Exercise: This exercise asks for every record to be output again exactly.

(Material supplied Opens)

**src/sv/deq_pkg.sv**
```systemverilog
// ----------------------------------------------------------------------------
// deq_pkg
// Shared types and constants for the double-ended queue: command codes and
// the record that travels from the command unit to the result stage.
// ----------------------------------------------------------------------------
package deq_pkg;

    typedef enum logic [2:0] {
        OP_PUSH_FRONT = 3'd0,
        OP_PUSH_BACK  = 3'd1,
        OP_POP_FRONT  = 3'd2,
        OP_POP_BACK   = 3'd3,
        OP_SIZE       = 3'd4,
        OP_EMPTY      = 3'd5,
        OP_FRONT      = 3'd6,
        OP_BACK       = 3'd7
    } opcode_t;

    localparam int WORD_W = 32;

    // Returned by a pop or peek that finds the queue empty.
    localparam logic [WORD_W-1:0] EMPTY_WORD = '1;

    typedef struct packed {
        logic              from_mem;
        logic [WORD_W-1:0] value;
        logic              was_empty;
        logic              overflow;
    } rsp_info_t;

endpackage

```
**src/sv/deq_cmd.sv**
```systemverilog
// ----------------------------------------------------------------------------
// deq_cmd
// Command unit: holds the head pointer, count and overflow flag, and issues at
// most one store access per accepted item (a write for a push into a non-full
// queue, a read for a pop or peek of a non-empty queue).
// ----------------------------------------------------------------------------
module deq_cmd #(
    parameter int DEPTH = 1024
) (
    input  logic                         aclk,
    input  logic                         aresetn,
    input  logic                         accept,
    input  logic [2:0]                   opcode,
    input  logic [deq_pkg::WORD_W-1:0]   push_value,
    output logic                         ram_en,
    output logic                         ram_we,
    output logic [$clog2(DEPTH)-1:0]     ram_addr,
    output logic [deq_pkg::WORD_W-1:0]   ram_wdata,
    output logic                         issue_valid,
    output deq_pkg::rsp_info_t           issue_info
);

    localparam int AW = $clog2(DEPTH);
    localparam int CW = $clog2(DEPTH + 1);
    localparam int SW = AW + 1;

    logic [AW-1:0] head_reg, head_next;
    logic [CW-1:0] count_reg, count_next;
    logic          ovf_reg, ovf_next;

    logic          is_empty, is_full;
    logic [AW-1:0] head_dec, head_inc;
    logic [SW-1:0] push_sum, back_sum, push_wrap, back_wrap;
    logic [AW-1:0] push_idx, back_idx;

    always_ff @(posedge aclk) begin
        if (!aresetn) begin
            head_reg  <= '0;
            count_reg <= '0;
            ovf_reg   <= 1'b0;
        end else begin
            head_reg  <= head_next;
            count_reg <= count_next;
            ovf_reg   <= ovf_next;
        end
    end

    always_comb begin
        is_empty = (count_reg == '0);
        is_full  = (count_reg == CW'(DEPTH));
        head_dec = (head_reg == '0) ? AW'(DEPTH - 1) : head_reg - AW'(1);
        head_inc = (head_reg == AW'(DEPTH - 1)) ? '0 : head_reg + AW'(1);
        // Both sums stay below twice the depth, so one conditional subtract wraps them.
        push_sum  = SW'(head_reg) + SW'(count_reg);
        back_sum  = push_sum - SW'(1);
        push_wrap = (push_sum >= SW'(DEPTH)) ? push_sum - SW'(DEPTH) : push_sum;
        back_wrap = (back_sum >= SW'(DEPTH)) ? back_sum - SW'(DEPTH) : back_sum;
        push_idx  = push_wrap[AW-1:0];
        back_idx  = back_wrap[AW-1:0];
    end

    always_comb begin
        head_next   = head_reg;
        count_next  = count_reg;
        ovf_next    = ovf_reg;
        ram_en      = 1'b0;
        ram_we      = 1'b0;
        ram_addr    = head_reg;
        ram_wdata   = push_value;
        issue_valid = 1'b0;
        issue_info.from_mem  = 1'b0;
        issue_info.value     = deq_pkg::EMPTY_WORD;
        issue_info.was_empty = 1'b0;
        issue_info.overflow  = ovf_reg;

        if (accept) begin
            case (deq_pkg::opcode_t'(opcode))
                deq_pkg::OP_PUSH_FRONT: begin
                    if (is_full) begin
                        ovf_next = 1'b1;
                    end else begin
                        ram_en     = 1'b1;
                        ram_we     = 1'b1;
                        ram_addr   = head_dec;
                        head_next  = head_dec;
                        count_next = count_reg + CW'(1);
                    end
                end
                deq_pkg::OP_PUSH_BACK: begin
                    if (is_full) begin
                        ovf_next = 1'b1;
                    end else begin
                        ram_en     = 1'b1;
                        ram_we     = 1'b1;
                        ram_addr   = push_idx;
                        count_next = count_reg + CW'(1);
                    end
                end
                deq_pkg::OP_POP_FRONT, deq_pkg::OP_FRONT: begin
                    issue_valid          = 1'b1;
                    issue_info.from_mem  = !is_empty;
                    issue_info.was_empty = is_empty;
                    ram_en   = !is_empty;
                    ram_addr = head_reg;
                    if (!is_empty && opcode == deq_pkg::OP_POP_FRONT) begin
                        head_next  = head_inc;
                        count_next = count_reg - CW'(1);
                    end
                end
                deq_pkg::OP_POP_BACK, deq_pkg::OP_BACK: begin
                    issue_valid          = 1'b1;
                    issue_info.from_mem  = !is_empty;
                    issue_info.was_empty = is_empty;
                    ram_en   = !is_empty;
                    ram_addr = back_idx;
                    if (!is_empty && opcode == deq_pkg::OP_POP_BACK) begin
                        count_next = count_reg - CW'(1);
                    end
                end
                deq_pkg::OP_SIZE: begin
                    issue_valid      = 1'b1;
                    issue_info.value = deq_pkg::WORD_W'(count_reg);
                end
                deq_pkg::OP_EMPTY: begin
                    issue_valid      = 1'b1;
                    issue_info.value = deq_pkg::WORD_W'(is_empty);
                end
                default: begin
                    issue_valid = 1'b0;
                end
            endcase
        end
    end

`ifndef SYNTH
    a_count_range: assert property (@(posedge aclk) disable iff (!aresetn)
        count_reg <= CW'(DEPTH))
        else $error("entry count exceeds depth");
`endif

endmodule

```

(Material supplied Closes)

Result below:
**src/sv/deq_pkg.sv**
```systemverilog
// ----------------------------------------------------------------------------
// deq_pkg
// Shared types and constants for the double-ended queue: command codes and
// the record that travels from the command unit to the result stage.
// ----------------------------------------------------------------------------
package deq_pkg;

    typedef enum logic [2:0] {
        OP_PUSH_FRONT = 3'd0,
        OP_PUSH_BACK  = 3'd1,
        OP_POP_FRONT  = 3'd2,
        OP_POP_BACK   = 3'd3,
        OP_SIZE       = 3'd4,
        OP_EMPTY      = 3'd5,
        OP_FRONT      = 3'd6,
        OP_BACK       = 3'd7
    } opcode_t;

    localparam int WORD_W = 32;

    // Returned by a pop or peek that finds the queue empty.
    localparam logic [WORD_W-1:0] EMPTY_WORD = '1;

    typedef struct packed {
        logic              from_mem;
        logic [WORD_W-1:0] value;
        logic              was_empty;
        logic              overflow;
    } rsp_info_t;

endpackage

```
**src/sv/deq_cmd.sv**
```systemverilog
// ----------------------------------------------------------------------------
// deq_cmd
// Command unit: holds the head pointer, count and overflow flag, and issues at
// most one store access per accepted item (a write for a push into a non-full
// queue, a read for a pop or peek of a non-empty queue).
// ----------------------------------------------------------------------------
module deq_cmd #(
    parameter int DEPTH = 1024
) (
    input  logic                         aclk,
    input  logic                         aresetn,
    input  logic                         accept,
    input  logic [2:0]                   opcode,
    input  logic [deq_pkg::WORD_W-1:0]   push_value,
    output logic                         ram_en,
    output logic                         ram_we,
    output logic [$clog2(DEPTH)-1:0]     ram_addr,
    output logic [deq_pkg::WORD_W-1:0]   ram_wdata,
    output logic                         issue_valid,
    output deq_pkg::rsp_info_t           issue_info
);

    localparam int AW = $clog2(DEPTH);
    localparam int CW = $clog2(DEPTH + 1);
    localparam int SW = AW + 1;

    logic [AW-1:0] head_reg, head_next;
    logic [CW-1:0] count_reg, count_next;
    logic          ovf_reg, ovf_next;

    logic          is_empty, is_full;
    logic [AW-1:0] head_dec, head_inc;
    logic [SW-1:0] push_sum, back_sum, push_wrap, back_wrap;
    logic [AW-1:0] push_idx, back_idx;

    always_ff @(posedge aclk) begin
        if (!aresetn) begin
            head_reg  <= '0;
            count_reg <= '0;
            ovf_reg   <= 1'b0;
        end else begin
            head_reg  <= head_next;
            count_reg <= count_next;
            ovf_reg   <= ovf_next;
        end
    end

    always_comb begin
        is_empty = (count_reg == '0);
        is_full  = (count_reg == CW'(DEPTH));
        head_dec = (head_reg == '0) ? AW'(DEPTH - 1) : head_reg - AW'(1);
        head_inc = (head_reg == AW'(DEPTH - 1)) ? '0 : head_reg + AW'(1);
        // Both sums stay below twice the depth, so one conditional subtract wraps them.
        push_sum  = SW'(head_reg) + SW'(count_reg);
        back_sum  = push_sum - SW'(1);
        push_wrap = (push_sum >= SW'(DEPTH)) ? push_sum - SW'(DEPTH) : push_sum;
        back_wrap = (back_sum >= SW'(DEPTH)) ? back_sum - SW'(DEPTH) : back_sum;
        push_idx  = push_wrap[AW-1:0];
        back_idx  = back_wrap[AW-1:0];
    end

    always_comb begin
        head_next   = head_reg;
        count_next  = count_reg;
        ovf_next    = ovf_reg;
        ram_en      = 1'b0;
        ram_we      = 1'b0;
        ram_addr    = head_reg;
        ram_wdata   = push_value;
        issue_valid = 1'b0;
        issue_info.from_mem  = 1'b0;
        issue_info.value     = deq_pkg::EMPTY_WORD;
        issue_info.was_empty = 1'b0;
        issue_info.overflow  = ovf_reg;

        if (accept) begin
            case (deq_pkg::opcode_t'(opcode))
                deq_pkg::OP_PUSH_FRONT: begin
                    if (is_full) begin
                        ovf_next = 1'b1;
                    end else begin
                        ram_en     = 1'b1;
                        ram_we     = 1'b1;
                        ram_addr   = head_dec;
                        head_next  = head_dec;
                        count_next = count_reg + CW'(1);
                    end
                end
                deq_pkg::OP_PUSH_BACK: begin
                    if (is_full) begin
                        ovf_next = 1'b1;
                    end else begin
                        ram_en     = 1'b1;
                        ram_we     = 1'b1;
                        ram_addr   = push_idx;
                        count_next = count_reg + CW'(1);
                    end
                end
                deq_pkg::OP_POP_FRONT, deq_pkg::OP_FRONT: begin
                    issue_valid          = 1'b1;
                    issue_info.from_mem  = !is_empty;
                    issue_info.was_empty = is_empty;
                    ram_en   = !is_empty;
                    ram_addr = head_reg;
                    if (!is_empty && opcode == deq_pkg::OP_POP_FRONT) begin
                        head_next  = head_inc;
                        count_next = count_reg - CW'(1);
                    end
                end
                deq_pkg::OP_POP_BACK, deq_pkg::OP_BACK: begin
                    issue_valid          = 1'b1;
                    issue_info.from_mem  = !is_empty;
                    issue_info.was_empty = is_empty;
                    ram_en   = !is_empty;
                    ram_addr = back_idx;
                    if (!is_empty && opcode == deq_pkg::OP_POP_BACK) begin
                        count_next = count_reg - CW'(1);
                    end
                end
                deq_pkg::OP_SIZE: begin
                    issue_valid      = 1'b1;
                    issue_info.value = deq_pkg::WORD_W'(count_reg);
                end
                deq_pkg::OP_EMPTY: begin
                    issue_valid      = 1'b1;
                    issue_info.value = deq_pkg::WORD_W'(is_empty);
                end
                default: begin
                    issue_valid = 1'b0;
                end
            endcase
        end
    end

`ifndef SYNTH
    a_count_range: assert property (@(posedge aclk) disable iff (!aresetn)
        count_reg <= CW'(DEPTH))
        else $error("entry count exceeds depth");
`endif

endmodule

```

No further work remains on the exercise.